Personal information
- Full name: Donald Harris
- Date of birth: 27 June 1905
- Place of birth: Corindhap, Victoria
- Date of death: 11 August 1979 (aged 74)
- Place of death: Melbourne, Victoria
- Original team(s): Burnley
- Height: 174 cm (5 ft 9 in)
- Weight: 72 kg (159 lb)

Playing career^{1}
- Years: Club / Games (Goals)
- 1926–1930: Richmond / 64 (5)
- 1931–1932: Collingwood / 32 (3)
- Total:  / 96 (8)
- ^{1} Playing statistics correct to the end of 1932.

= Don Harris (Australian footballer) =

Australian rules footballer, born 1905

Donald Harris (27 June 1905 – 11 August 1979) was an Australian rules footballer who played with Richmond and Collingwood in the Victorian Football League (VFL).

Harris, a defender, played in three successive grand finals for Richmond but was never a member of a premiership team. The Burnley recruit was a back pocket in the 1926, 1927 and 1928 VFL Grand Finals.

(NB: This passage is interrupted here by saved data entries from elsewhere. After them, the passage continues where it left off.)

File: ./config.mk
export PLATFORM = sky130hd
export DESIGN_NAME = GenTriangleBoundries
export DESIGN_NICKNAME = GenTriangleBoundries
export VERILOG_FILES = /design/flow/design.v
export SDC_FILE = /design/flow/constraint.sdc
export NUM_CORES = 4
export LEC_CHECK = 1
export CORE_UTILIZATION = 50
File: ./run.sh
#!/bin/bash
# OpenROAD 26Q1-2900-gdf79404cd8, Yosys 0.63+post, stock flow scripts
make -C /OpenROAD-flow-scripts/flow DESIGN_CONFIG=/design/flow/config.mk WORK_HOME=/design/flow/orfs finish
File: ./constraint.sdc
current_design GenTriangleBoundries

set clk_period 61.6
set clk_io_pct 0.2

create_clock -name clk0 -period $clk_period [get_ports {clk}]

set non_clock_inputs [all_inputs -no_clocks]
set_input_delay [expr $clk_period * $clk_io_pct] -clock clk0 $non_clock_inputs
set_output_delay [expr $clk_period * $clk_io_pct] -clock clk0 [all_outputs]
File: ./design.v
`default_nettype none
module GenTriangleBoundries(
			  input wire		 clk,
			  input wire		 start,
			  input wire [63:0]	 v1,  
			  input wire [63:0]	 v2,
			  input wire [63:0]	 v3,
			  output wire		 done,
			  output wire		 fifo_write,
			  output wire [31:0] p,
			  output reg [3:0]	 state
			  );
   wire signed [31:0]			 minxf, minyf, maxxf, maxyf;
   wire signed [31:0]			 minx, miny, maxx, maxy;
   wire signed [31:0]			 dx21, dx32, dx13, dy21, dy32, dy13;
   wire signed [31:0]			 fdx21, fdx32, fdx13, fdy21, fdy32, fdy13;
   wire signed					 order_expr;
   wire signed [31:0]			 eq1init, eq2init, eq3init;
   wire signed [31:0]			 eq1xinc, eq2xinc, eq3xinc;
   wire signed [31:0]			 eq1yinc, eq2yinc, eq3yinc;
   wire signed [31:0]			 x1w, x2w, x3w, y1w, y2w, y3w;
   wire							 s;
   wire							 point_inside;
   reg signed [31:0]			 x1, x2, x3;
   reg signed [31:0]			 y1, y2, y3;
   reg signed [31:0]			 next_x1, next_x2, next_x3;
   reg signed [31:0]			 next_y1, next_y2, next_y3;
   reg signed [31:0]			 eq1y, eq2y, eq3y, eq1x, eq2x, eq3x;
   reg signed [31:0]			 next_eq1y, next_eq2y, next_eq3y, next_eq1x, next_eq2x, next_eq3x;
   reg signed [15:0]			 lastx;
   reg signed [15:0]			 next_lastx;
   reg signed [31:0]			 pr;
   reg signed [31:0]			 next_pr;
   reg							 doner, fifo_writer;
   reg signed [31:0]			 x, y;
   reg signed [31:0]			 next_x, next_y;
   reg [3:0]					 next_state;
   reg							 next_doner, next_fifo_writer;
   reg [3:0]					 waiting;
   reg [3:0]					 next_waiting;
   initial begin
      state = 0;
      doner = 1;
      fifo_writer = 0;
   end
   assign p = pr;
   assign done = doner;
   assign fifo_write = fifo_writer;
   assign x1w = v1[31:0];
   assign x2w = v2[31:0];
   assign x3w = v3[31:0];
   assign y1w = v1[63:32];
   assign y2w = v2[63:32];
   assign y3w = v3[63:32];
   pos_edge_det p0(
				   .sig(start),
				   .clk(clk),
				   .pe(s)
				   );
   assign minxf = (x1 < x2 ? (x1 < x3 ? x1 : x3) : (x2 < x3 ? x2 : x3));
   assign minx = (minxf + 32'h0F) >> 4;
   assign minyf = (y1 < y2 ? (y1 < y3 ? y1 : y3) : (y2 < y3 ? y2 : y3));
   assign miny = (minyf + 32'h0F) >> 4;
   assign maxxf = (x1 > x2 ? (x1 > x3 ? x1 : x3) : (x2 > x3 ? x2 : x3));
   assign maxx = (maxxf + 32'h0F) >> 4;
   assign maxyf = (y1 > y2 ? (y1 > y3 ? y1 : y3) : (y2 > y3 ? y2 : y3));
   assign maxy = (maxyf + 32'h0F) >> 4;
   assign dx21 = x2 - x1;
   assign dx32 = x3 - x2;
   assign dx13 = x1 - x3;
   assign dy21 = y2 - y1;
   assign dy32 = y3 - y2;
   assign dy13 = y1 - y3;
   assign fdx21 = dx21 << 4;
   assign fdx32 = dx32 << 4;
   assign fdx13 = dx13 << 4;
   assign fdy21 = dy21 << 4;
   assign fdy32 = dy32 << 4;
   assign fdy13 = dy13 << 4;
   assign eq1xinc = eq1x - fdy21;
   assign eq2xinc = eq2x - fdy32;
   assign eq3xinc = eq3x - fdy13;
   assign eq1yinc = eq1y + fdx21;
   assign eq2yinc = eq2y + fdx32;
   assign eq3yinc = eq3y + fdx13;
   assign order_expr = (y2w - y1w) * (x3w - x2w) - (x2w - x1w) * (y3w - y2w) > 0;
   assign eq1init = dx21*((miny << 4) - y1) - dy21 * ((minx << 4) - x1);
   assign eq2init = dx32*((miny << 4) - y2) - dy32 * ((minx << 4) - x2);
   assign eq3init = dx13*((miny << 4) - y3) - dy13 * ((minx << 4) - x3);
   assign point_inside = (eq1x > 0 && eq2x > 0 && eq3x > 0);
   always @(*)  begin
	  if (state == 1)         next_state = 2;
	  else if (state == 2)         next_state = 3;
	  else if (state == 3)    next_state = 4;
	  else if (state == 4) begin
		 if      (y >= maxy)    next_state = 0;
		 else if (point_inside) next_state = 5;
		 else                   next_state = 4;
	  end
	  else if (state == 5) begin
		 if (point_inside && (x < maxx)) next_state = 5;
		 else                            next_state = 4;
	  end
	  else next_state = state;
   end
   always @(*) begin
	  if (waiting == 0 && state == 1)       next_waiting = 10;
	  else if (waiting == 0 && state == 2)  next_waiting = 10;
	  else if (waiting == 0 && state == 3)  next_waiting = 10;
	  else if (waiting == 0) next_waiting = 0;
	  else next_waiting = waiting - 1;
   end
   always @(*) begin
	  if (state == 4 && y >= maxy) next_doner = 1;
	  else                            next_doner = 0;
	  if      (state == 4 && point_inside)                next_fifo_writer = 1;
	  else if (state == 5 && !(point_inside && x < maxx)) next_fifo_writer = 1;
	  else                                                   next_fifo_writer = 0;
   end 
   always @(*) begin
	  if (state == 1) begin
		next_x1 = x1w;
		next_y1 = y1w;
		if (order_expr) begin
			next_x2 = x3w;
			next_x3 = x2w;
			next_y2 = y3w;
			next_y3 = y2w;
		end
		else begin
			next_x2 = x2w;
			next_x3 = x3w;
			next_y2 = y2w;
			next_y3 = y3w;
		end
	  end
	  else begin
		next_x1 = x1;
		next_y1 = y1;
		next_x2 = x2;
		next_y2 = y2;
		next_x3 = x3;
		next_y3 = y3;
	  end
   end
   always @(*) begin
	  if (state == 3) begin 
		 next_x = minx;
		 next_y = miny;
		 next_eq1y = eq1init;
		 next_eq2y = eq2init;
		 next_eq3y = eq3init;
		 next_eq1x = eq1init;
		 next_eq2x = eq2init;
		 next_eq3x = eq3init;
	  end
	  else if ((state == 4 && (x >= maxx)) ||
			   (state == 5 && !(point_inside && (x < maxx)))) begin
		 next_x = minx;
		 next_y = y + 1;
		 next_eq1y = eq1yinc;
		 next_eq2y = eq2yinc;
		 next_eq3y = eq3yinc;
		 next_eq1x = eq1yinc;
		 next_eq2x = eq2yinc;
		 next_eq3x = eq3yinc;
	  end
	  else if ((state == 4) ||
               (state == 5)) begin
		 next_x = x + 1;
		 next_y = y;
		 next_eq1y = eq1y;
		 next_eq2y = eq2y;
		 next_eq3y = eq3y;
		 next_eq1x = eq1xinc;
		 next_eq2x = eq2xinc;
		 next_eq3x = eq3xinc;
	  end
	  else begin
		 next_x = x;
		 next_y = y;
		 next_eq1y = eq1y;
		 next_eq2y = eq2y;
		 next_eq3y = eq3y;
		 next_eq1x = eq1x;
		 next_eq2x = eq2x;
		 next_eq3x = eq3x;
	  end
   end
   always @(*) begin
	  if (point_inside) next_lastx = x[15:0];
	  else              next_lastx = lastx;
   end
   always @(*) begin
	  if      (state == 4 && point_inside) next_pr = {y[15:0], x[15:0]};
	  else if (state == 5 && !(point_inside && x < maxx)) next_pr = {y[15:0], lastx[15:0]};
	  else next_pr = pr;
   end
   always @(posedge clk) begin
	  waiting <= next_waiting;
	  if (waiting == 0) begin
		state <= next_state;
		doner <= next_doner;
		fifo_writer <= next_fifo_writer;
		x1 <= next_x1;
		x2 <= next_x2;
		x3 <= next_x3;
		y1 <= next_y1;
		y2 <= next_y2;
		y3 <= next_y3;
		x <= next_x;
		y <= next_y;
		eq1y <= next_eq1y;
		eq2y <= next_eq2y;
		eq3y <= next_eq3y;
		eq1x <= next_eq1x;
		eq2x <= next_eq2x;
		eq3x <= next_eq3x;
		lastx <= next_lastx;
		pr <= next_pr;
	  end
      if (s) begin
		 state <= 1;
		 waiting <= 10;
		 doner <= 0;
		 fifo_writer <= 0;
      end
   end
endmodule
module pos_edge_det(
	input sig, clk,
	output pe
);
reg sig_dly;
initial begin
   sig_dly = 0;
end
always@(posedge clk) begin
	sig_dly <= sig;
end
assign pe = sig & ~sig_dly;
endmodule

He spent the last two seasons of his league career at Collingwood. His seven votes in the 1932 Brownlow Medal were bettered by only one teammate, Syd Coventry. The year ended with a preliminary final loss and he then retired for business reasons. He however continued participating in amateur football, as the playing coach of Kew in the Sub-District Football Association.